We’ve just gotten really good at its production. We know what sells. It’s easy to make was sells. And so why take a chance on talent that doesn’t check all the boxes of what sells, when you can safely draft this kid off the street and turn her into what sells? We know how to curate and package and publish a lifestyle on instagram that farms a lot of likes and maybe even enough likes to get paid by affiliates. Society wants to buy it, it’s easy to produce it, and as long as people keep consuming, this will be one of the many challenges to humanity in the upcoming 2020s. A paradox of cheap entertainment that pays back in the millions, even though it’s all bland. It’s all the same and we’re all bored and they’re all rich but everything is disposable and forgettable and nobody is really feels anything anymore.
And long story short (ha. right.) that brings me to what I’m doing here. I want to reconnect with the world in meaningful ways. I’m looking for the stories that make people and places and books and music and food and art interesting again.
I know I can look through the archives of history to find the interesting things. And I’m hoping I can find some diamonds in the rough of the contemporary. To find new ways to connect with it too. If for no other reason than to reassure myself that there is still life out there that looks like real life. That it’s not all part of a factory or huge money printing machine.
I’m hoping you’ll help too. That we can be a community of hunter-gatherers who scour the earth for the things that are lovely and then bring them back here so we can all feast upon them in a nourishing way. I’m hoping we can reconnect. To one another. To the world around us. To ourselves—which are so easily misplaced in this chaotic and gluttonous environment.
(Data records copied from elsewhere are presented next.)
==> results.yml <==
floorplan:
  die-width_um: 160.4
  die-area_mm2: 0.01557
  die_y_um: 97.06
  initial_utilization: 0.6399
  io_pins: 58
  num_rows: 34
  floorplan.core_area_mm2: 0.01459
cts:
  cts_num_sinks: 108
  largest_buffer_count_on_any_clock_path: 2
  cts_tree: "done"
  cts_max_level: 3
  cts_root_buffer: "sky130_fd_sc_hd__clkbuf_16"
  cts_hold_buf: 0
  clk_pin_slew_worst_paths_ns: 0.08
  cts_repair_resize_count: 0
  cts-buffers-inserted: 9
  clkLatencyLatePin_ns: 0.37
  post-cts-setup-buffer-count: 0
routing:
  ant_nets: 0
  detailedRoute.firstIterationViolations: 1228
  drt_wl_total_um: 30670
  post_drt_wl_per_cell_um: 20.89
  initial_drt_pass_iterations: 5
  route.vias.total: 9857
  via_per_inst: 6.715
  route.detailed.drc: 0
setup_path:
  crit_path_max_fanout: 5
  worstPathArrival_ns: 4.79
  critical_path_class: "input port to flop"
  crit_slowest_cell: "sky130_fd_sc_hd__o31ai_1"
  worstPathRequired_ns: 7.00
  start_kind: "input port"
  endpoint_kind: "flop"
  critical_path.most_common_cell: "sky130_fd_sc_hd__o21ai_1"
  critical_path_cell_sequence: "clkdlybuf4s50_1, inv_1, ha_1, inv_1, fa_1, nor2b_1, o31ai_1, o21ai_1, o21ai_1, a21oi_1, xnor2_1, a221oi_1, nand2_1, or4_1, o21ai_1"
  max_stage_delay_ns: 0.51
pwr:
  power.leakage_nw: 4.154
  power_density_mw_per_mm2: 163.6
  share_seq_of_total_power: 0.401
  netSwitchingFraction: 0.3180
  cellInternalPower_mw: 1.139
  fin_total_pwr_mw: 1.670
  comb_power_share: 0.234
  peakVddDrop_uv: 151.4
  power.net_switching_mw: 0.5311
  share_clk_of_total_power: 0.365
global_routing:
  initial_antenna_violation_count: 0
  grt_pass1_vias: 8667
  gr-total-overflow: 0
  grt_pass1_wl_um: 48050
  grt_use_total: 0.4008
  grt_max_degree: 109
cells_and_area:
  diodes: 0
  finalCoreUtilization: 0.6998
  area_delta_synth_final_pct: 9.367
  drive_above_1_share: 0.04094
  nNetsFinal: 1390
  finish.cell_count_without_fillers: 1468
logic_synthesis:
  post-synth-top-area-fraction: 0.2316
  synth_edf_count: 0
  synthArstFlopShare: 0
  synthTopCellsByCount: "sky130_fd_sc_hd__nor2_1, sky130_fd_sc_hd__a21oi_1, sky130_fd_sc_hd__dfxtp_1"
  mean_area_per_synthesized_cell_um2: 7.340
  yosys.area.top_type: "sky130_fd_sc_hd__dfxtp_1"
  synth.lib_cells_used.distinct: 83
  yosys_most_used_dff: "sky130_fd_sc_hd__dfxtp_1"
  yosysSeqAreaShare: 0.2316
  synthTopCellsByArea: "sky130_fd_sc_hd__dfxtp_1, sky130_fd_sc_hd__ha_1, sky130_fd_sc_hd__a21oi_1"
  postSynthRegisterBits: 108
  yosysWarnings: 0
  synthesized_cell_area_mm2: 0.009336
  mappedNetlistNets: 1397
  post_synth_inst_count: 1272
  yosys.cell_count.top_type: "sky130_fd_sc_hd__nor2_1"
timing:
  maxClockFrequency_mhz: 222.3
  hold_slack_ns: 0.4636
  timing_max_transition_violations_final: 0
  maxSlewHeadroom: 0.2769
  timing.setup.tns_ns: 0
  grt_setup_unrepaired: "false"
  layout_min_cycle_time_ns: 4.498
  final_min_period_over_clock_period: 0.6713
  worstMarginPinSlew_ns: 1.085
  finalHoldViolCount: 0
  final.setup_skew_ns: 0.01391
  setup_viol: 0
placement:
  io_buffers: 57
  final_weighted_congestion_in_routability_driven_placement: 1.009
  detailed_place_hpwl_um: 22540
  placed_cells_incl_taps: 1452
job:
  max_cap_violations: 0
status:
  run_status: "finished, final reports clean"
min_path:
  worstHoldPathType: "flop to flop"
==> config.mk <==
export PLATFORM = sky130hd
export DESIGN_NAME = bus_to_sample
export DESIGN_NICKNAME = d
export VERILOG_FILES = /design/src/rtl/bus_to_sample.sv
export SDC_FILE = /design/constraint.sdc
export NUM_CORES = 1
export LEC_CHECK = 0
export CORE_MARGIN = 2
export CORE_UTILIZATION = 39
export CTS_CLUSTER_DIAMETER = 50
export DETAILED_ROUTE_END_ITERATION = 12
export GPL_ROUTABILITY_DRIVEN = 1
export SYNTH_ARGS = -nofsm -noshare
export SYNTH_HDL_FRONTEND = slang
export SYNTH_SLANG_ARGS = --single-unit
==> constraint.sdc <==
create_clock -name clk_50mhz -period 2.55 [get_ports clk_50mhz]
set_input_delay 0.51 -clock clk_50mhz [delete_from_list [all_inputs] [get_ports clk_50mhz]]
set_output_delay 0.51 -clock clk_50mhz [all_outputs]
set_load 0.01 [all_outputs]
## src/rtl/mult_seq_param.sv

```systemverilog
// mult_seq_param - sequential shift-add multiplier, one multiplier bit per cycle.
//
// The product {A,B} is built in place. B holds the multiplier at the start and
// the low product half at the end. X is the sign bit (SIGNED=1) or zero (SIGNED=0).
//
// Optional feature macro: MULT_HEX_EN adds active-low 7-segment outputs Ahex/Bhex.
//
// Ports:
//   Clk           clock, rising edge
//   Reset_n       asynchronous active-low reset
//   S             multiplicand; also the value loaded into B
//   Execute       level start request
//   ClearA_loadB  clear A/X and load S into B (IDLE only; wins over Execute)
//   Aval, Bval    product upper / lower half
//   X             sign / carry bit
//   Busy, Done    status: RUN / DONE state
//   Ahex, Bhex    7-seg digits, LS digit in [6:0] (MULT_HEX_EN only)
//
// state | meaning
// IDLE  | waiting; load B or accept a start
// RUN   | one add/shift step per cycle, WIDTH cycles
// DONE  | product held until Execute drops
module mult_seq_param #(
    parameter int WIDTH  = 8,
    parameter bit SIGNED = 1'b1
) (
    input  logic             Clk,
    input  logic             Reset_n,
    input  logic [WIDTH-1:0] S,
    input  logic             Execute,
    input  logic             ClearA_loadB,
    output logic [WIDTH-1:0] Aval,
    output logic [WIDTH-1:0] Bval,
    output logic             X,
    output logic             Busy,
    output logic             Done
`ifdef MULT_HEX_EN
    ,
    output logic [7*((WIDTH+3)/4)-1:0] Ahex,
    output logic [7*((WIDTH+3)/4)-1:0] Bhex
`endif
);

    localparam int CNT_W = $clog2(WIDTH) + 1;

    typedef enum logic [1:0] {
        ST_IDLE = 2'd0,
        ST_RUN  = 2'd1,
        ST_DONE = 2'd2
    } state_t;

    state_t             state_q, state_d;
    logic [WIDTH-1:0]   a_q, a_d;
    logic [WIDTH-1:0]   b_q, b_d;
    logic               x_q, x_d;
    logic [CNT_W-1:0]   cnt_q, cnt_d;

    logic [WIDTH:0]     a_ext;
    logic [WIDTH:0]     s_ext;
    logic [WIDTH:0]     p;
    logic               last;

    always_ff @(posedge Clk or negedge Reset_n) begin
        if (!Reset_n) begin
            state_q <= ST_IDLE;
            a_q     <= '0;
            b_q     <= '0;
            x_q     <= 1'b0;
            cnt_q   <= '0;
        end else begin
            state_q <= state_d;
            a_q     <= a_d;
            b_q     <= b_d;
            x_q     <= x_d;
            cnt_q   <= cnt_d;
        end
    end

    // Operands are widened by one bit so the carry (unsigned) or the true sign
    // (signed, including the -2^(W-1) squared case) is never lost.
    always_comb begin
        a_ext = SIGNED ? {a_q[WIDTH-1], a_q} : {1'b0, a_q};
        s_ext = SIGNED ? {S[WIDTH-1], S}     : {1'b0, S};
        last  = (cnt_q == CNT_W'(WIDTH - 1));
        p     = a_ext;
        if (b_q[0]) begin
            // The multiplier MSB carries negative weight in two's complement.
            if (SIGNED && last) p = a_ext - s_ext;
            else                p = a_ext + s_ext;
        end
    end

    always_comb begin
        state_d = state_q;
        a_d     = a_q;
        b_d     = b_q;
        x_d     = x_q;
        cnt_d   = cnt_q;
        case (state_q)
            ST_IDLE: begin
                if (ClearA_loadB) begin
                    a_d = '0;
                    x_d = 1'b0;
                    b_d = S;
                end else if (Execute) begin
                    a_d     = '0;
                    x_d     = 1'b0;
                    cnt_d   = '0;
                    state_d = ST_RUN;
                end
            end
            ST_RUN: begin
                a_d   = p[WIDTH:1];
                b_d   = {p[0], b_q[WIDTH-1:1]};
                x_d   = SIGNED ? p[WIDTH] : 1'b0;
                cnt_d = cnt_q + CNT_W'(1);
                if (last) state_d = ST_DONE;
            end
            ST_DONE: begin
                if (!Execute) state_d = ST_IDLE;
            end
            default: state_d = ST_IDLE;
        endcase
    end

    assign Aval = a_q;
    assign Bval = b_q;
    assign X    = x_q;
    assign Busy = (state_q == ST_RUN);
    assign Done = (state_q == ST_DONE);

`ifdef MULT_HEX_EN
    localparam int NDIG = (WIDTH + 3) / 4;

    logic [4*NDIG-1:0] a_pad;
    logic [4*NDIG-1:0] b_pad;

    // Missing bits of a partial top nibble read as zero.
    assign a_pad = (4*NDIG)'(a_q);
    assign b_pad = (4*NDIG)'(b_q);

    function automatic logic [6:0] seg7(input logic [3:0] n);
        logic [6:0] s;
        case (n)
            4'h0: s = 7'h40;
            4'h1: s = 7'h79;
            4'h2: s = 7'h24;
            4'h3: s = 7'h30;
            4'h4: s = 7'h19;
            4'h5: s = 7'h12;
            4'h6: s = 7'h02;
            4'h7: s = 7'h78;
            4'h8: s = 7'h00;
            4'h9: s = 7'h10;
            4'hA: s = 7'h08;
            4'hB: s = 7'h03;
            4'hC: s = 7'h46;
            4'hD: s = 7'h21;
            4'hE: s = 7'h06;
            default: s = 7'h0E;
        endcase
        return s;
    endfunction

    for (genvar g = 0; g < NDIG; g++) begin : g_hex
        assign Ahex[7*g +: 7] = seg7(a_pad[4*g +: 4]);
        assign Bhex[7*g +: 7] = seg7(b_pad[4*g +: 4]);
    end
`endif

endmodule

```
And I’m hoping through all of that, that maybe we can be changed. Not because we need to show growth in some mechanical formulaic way. But because we should show growth in the most organic and natural of ways. Through human connectivity and expression. Changed from the inside out. As history has always reflected and art has always intended.
I believe it still exists so let’s go find it. And we can post our discoveries to social media, just to be cheeky.